* **RECORDS PROVIDED**:
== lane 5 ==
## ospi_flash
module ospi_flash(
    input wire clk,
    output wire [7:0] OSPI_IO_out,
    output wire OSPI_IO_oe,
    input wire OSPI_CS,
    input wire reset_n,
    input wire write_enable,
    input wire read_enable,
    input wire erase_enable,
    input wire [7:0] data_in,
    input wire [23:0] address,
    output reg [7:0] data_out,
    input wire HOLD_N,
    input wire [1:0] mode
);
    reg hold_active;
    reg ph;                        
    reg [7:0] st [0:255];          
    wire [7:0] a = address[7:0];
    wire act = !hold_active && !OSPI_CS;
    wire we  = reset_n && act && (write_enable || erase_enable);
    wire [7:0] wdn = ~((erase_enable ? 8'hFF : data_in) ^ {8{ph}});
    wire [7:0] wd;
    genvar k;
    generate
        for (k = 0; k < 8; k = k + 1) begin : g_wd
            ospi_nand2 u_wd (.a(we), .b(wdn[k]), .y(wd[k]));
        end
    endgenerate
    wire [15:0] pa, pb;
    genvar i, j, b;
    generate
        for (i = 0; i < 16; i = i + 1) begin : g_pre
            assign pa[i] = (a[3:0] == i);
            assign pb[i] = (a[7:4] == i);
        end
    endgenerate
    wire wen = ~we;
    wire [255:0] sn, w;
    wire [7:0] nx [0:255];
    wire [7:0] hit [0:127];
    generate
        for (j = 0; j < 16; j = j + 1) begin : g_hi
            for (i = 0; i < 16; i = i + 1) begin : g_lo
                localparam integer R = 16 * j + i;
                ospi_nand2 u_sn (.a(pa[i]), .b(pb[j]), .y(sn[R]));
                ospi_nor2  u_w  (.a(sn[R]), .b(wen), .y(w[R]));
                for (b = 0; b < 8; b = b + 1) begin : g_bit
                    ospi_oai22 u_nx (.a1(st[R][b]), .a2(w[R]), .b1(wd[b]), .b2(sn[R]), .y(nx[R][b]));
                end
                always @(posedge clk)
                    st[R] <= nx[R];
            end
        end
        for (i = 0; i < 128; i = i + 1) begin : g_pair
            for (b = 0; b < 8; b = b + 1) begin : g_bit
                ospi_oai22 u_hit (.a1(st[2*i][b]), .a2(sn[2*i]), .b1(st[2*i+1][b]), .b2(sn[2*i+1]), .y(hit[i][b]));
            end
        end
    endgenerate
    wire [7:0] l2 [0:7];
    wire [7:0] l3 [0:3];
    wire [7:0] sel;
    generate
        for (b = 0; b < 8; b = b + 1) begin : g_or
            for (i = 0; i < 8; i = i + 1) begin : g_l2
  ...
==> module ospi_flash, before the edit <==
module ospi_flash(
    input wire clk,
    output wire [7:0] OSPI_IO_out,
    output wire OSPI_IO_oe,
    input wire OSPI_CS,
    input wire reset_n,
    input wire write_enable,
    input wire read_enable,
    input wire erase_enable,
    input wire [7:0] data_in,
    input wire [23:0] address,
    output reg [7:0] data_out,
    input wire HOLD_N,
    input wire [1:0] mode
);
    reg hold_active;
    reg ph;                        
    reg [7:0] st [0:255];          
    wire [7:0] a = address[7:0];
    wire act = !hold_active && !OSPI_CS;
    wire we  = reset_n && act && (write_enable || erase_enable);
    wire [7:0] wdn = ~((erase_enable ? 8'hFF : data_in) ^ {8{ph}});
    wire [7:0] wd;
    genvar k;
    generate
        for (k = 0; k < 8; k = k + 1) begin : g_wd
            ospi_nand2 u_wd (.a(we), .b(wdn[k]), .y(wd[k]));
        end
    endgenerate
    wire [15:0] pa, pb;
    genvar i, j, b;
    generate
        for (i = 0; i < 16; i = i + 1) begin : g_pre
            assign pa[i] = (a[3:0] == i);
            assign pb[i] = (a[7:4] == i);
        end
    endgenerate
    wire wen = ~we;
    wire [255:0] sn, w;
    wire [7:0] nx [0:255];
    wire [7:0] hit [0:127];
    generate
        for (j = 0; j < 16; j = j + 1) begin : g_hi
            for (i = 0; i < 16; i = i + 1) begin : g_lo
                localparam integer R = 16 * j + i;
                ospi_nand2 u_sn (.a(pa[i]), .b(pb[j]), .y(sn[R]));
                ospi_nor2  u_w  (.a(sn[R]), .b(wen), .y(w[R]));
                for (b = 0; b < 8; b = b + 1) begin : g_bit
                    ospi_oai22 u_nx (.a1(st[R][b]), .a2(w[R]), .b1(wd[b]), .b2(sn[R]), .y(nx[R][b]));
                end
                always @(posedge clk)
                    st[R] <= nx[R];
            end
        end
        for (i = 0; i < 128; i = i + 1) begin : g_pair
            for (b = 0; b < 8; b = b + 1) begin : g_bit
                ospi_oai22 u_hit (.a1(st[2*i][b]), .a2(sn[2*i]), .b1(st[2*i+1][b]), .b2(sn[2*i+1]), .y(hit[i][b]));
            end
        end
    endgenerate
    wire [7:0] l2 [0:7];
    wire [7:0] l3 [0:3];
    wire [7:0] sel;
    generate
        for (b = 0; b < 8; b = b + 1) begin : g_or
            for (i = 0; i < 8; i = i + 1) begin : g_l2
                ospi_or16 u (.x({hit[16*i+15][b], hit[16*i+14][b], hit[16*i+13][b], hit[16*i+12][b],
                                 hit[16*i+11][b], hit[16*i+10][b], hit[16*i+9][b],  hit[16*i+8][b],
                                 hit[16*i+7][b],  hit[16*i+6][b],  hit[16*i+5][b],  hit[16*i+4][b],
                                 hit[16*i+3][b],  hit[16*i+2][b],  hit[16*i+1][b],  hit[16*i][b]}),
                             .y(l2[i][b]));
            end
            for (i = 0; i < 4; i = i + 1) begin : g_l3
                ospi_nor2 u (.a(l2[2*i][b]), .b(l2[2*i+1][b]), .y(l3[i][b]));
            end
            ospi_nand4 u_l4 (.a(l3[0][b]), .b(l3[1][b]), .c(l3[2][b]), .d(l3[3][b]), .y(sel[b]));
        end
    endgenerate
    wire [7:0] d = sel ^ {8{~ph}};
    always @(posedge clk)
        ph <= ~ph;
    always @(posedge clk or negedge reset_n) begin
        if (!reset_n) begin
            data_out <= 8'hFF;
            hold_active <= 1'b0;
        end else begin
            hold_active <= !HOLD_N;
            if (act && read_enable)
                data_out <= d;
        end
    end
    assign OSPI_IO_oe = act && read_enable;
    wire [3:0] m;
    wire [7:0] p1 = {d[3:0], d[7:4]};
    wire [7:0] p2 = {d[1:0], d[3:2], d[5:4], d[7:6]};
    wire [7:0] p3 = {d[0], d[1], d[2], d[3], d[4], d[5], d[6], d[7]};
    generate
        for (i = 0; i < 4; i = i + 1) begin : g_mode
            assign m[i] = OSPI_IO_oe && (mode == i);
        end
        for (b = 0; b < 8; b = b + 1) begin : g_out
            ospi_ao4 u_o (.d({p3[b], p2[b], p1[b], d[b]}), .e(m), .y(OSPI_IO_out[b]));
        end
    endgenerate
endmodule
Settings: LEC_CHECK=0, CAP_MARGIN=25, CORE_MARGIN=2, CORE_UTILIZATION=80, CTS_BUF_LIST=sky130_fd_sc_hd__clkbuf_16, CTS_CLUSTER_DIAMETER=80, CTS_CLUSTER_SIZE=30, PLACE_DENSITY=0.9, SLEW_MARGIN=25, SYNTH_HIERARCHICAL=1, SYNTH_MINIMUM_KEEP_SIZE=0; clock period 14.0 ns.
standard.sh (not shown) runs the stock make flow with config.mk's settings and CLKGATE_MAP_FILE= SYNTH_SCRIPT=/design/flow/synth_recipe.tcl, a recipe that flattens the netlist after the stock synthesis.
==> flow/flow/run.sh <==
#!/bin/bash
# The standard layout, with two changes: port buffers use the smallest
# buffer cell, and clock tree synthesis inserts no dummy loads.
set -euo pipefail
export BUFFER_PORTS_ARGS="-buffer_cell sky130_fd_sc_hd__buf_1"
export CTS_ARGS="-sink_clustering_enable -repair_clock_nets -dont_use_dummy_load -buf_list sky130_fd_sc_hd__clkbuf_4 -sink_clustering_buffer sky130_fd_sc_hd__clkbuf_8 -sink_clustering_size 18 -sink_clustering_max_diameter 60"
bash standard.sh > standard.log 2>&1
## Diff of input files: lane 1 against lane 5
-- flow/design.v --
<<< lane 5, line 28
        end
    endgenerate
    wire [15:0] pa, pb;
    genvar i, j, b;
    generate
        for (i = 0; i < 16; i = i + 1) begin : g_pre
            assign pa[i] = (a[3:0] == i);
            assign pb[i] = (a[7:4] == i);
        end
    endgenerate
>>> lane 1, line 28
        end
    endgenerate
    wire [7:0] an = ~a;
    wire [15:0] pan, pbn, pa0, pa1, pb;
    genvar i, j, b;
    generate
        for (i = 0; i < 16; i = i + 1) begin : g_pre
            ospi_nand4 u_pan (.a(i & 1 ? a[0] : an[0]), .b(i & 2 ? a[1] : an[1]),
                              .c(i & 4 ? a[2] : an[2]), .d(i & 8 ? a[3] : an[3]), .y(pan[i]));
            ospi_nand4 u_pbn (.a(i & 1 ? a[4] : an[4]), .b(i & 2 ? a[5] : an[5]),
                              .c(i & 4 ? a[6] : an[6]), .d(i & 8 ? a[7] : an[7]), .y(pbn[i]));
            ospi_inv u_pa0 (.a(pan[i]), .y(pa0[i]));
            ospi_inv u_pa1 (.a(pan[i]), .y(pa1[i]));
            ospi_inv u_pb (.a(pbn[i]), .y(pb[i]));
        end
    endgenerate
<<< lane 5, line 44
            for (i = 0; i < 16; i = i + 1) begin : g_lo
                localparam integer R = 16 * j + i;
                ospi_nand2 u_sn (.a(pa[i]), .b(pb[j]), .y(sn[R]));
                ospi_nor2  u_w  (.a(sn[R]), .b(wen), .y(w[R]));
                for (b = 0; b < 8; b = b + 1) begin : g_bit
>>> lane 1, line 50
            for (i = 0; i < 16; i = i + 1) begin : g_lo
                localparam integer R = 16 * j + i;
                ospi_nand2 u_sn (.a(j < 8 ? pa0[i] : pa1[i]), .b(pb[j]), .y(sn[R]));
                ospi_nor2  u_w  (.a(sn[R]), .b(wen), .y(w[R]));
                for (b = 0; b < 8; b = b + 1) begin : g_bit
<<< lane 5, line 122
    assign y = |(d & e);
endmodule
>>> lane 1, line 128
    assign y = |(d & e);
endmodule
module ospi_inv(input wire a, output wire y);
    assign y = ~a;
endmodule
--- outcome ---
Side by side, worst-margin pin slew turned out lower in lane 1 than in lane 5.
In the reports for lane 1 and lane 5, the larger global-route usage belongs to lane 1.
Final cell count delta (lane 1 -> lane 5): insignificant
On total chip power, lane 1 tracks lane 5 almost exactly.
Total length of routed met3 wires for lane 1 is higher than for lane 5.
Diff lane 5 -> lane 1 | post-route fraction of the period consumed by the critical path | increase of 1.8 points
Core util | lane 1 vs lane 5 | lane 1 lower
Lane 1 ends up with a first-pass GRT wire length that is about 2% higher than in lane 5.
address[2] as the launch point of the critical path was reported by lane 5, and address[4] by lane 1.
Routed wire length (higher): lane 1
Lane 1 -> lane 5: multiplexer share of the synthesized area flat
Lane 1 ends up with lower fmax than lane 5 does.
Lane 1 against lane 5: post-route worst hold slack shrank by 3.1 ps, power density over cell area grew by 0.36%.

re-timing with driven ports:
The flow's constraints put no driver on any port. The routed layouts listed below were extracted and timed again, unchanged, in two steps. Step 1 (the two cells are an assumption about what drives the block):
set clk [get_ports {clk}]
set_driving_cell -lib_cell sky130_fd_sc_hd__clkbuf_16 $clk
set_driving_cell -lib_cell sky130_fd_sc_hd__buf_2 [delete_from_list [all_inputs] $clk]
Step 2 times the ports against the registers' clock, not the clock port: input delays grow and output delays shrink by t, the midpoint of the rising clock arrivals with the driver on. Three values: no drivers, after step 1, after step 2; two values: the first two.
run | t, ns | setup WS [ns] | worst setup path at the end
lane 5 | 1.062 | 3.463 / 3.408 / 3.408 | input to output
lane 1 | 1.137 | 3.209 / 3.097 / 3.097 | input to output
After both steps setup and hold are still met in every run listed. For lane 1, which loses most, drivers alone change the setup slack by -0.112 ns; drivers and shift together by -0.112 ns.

* **TASK ITEM**:
Among the lines above, return those that contain the string "length".

* **RESULT BELOW**:
Total length of routed met3 wires for lane 1 is higher than for lane 5.
Lane 1 ends up with a first-pass GRT wire length that is about 2% higher than in lane 5.
Routed wire length (higher): lane 1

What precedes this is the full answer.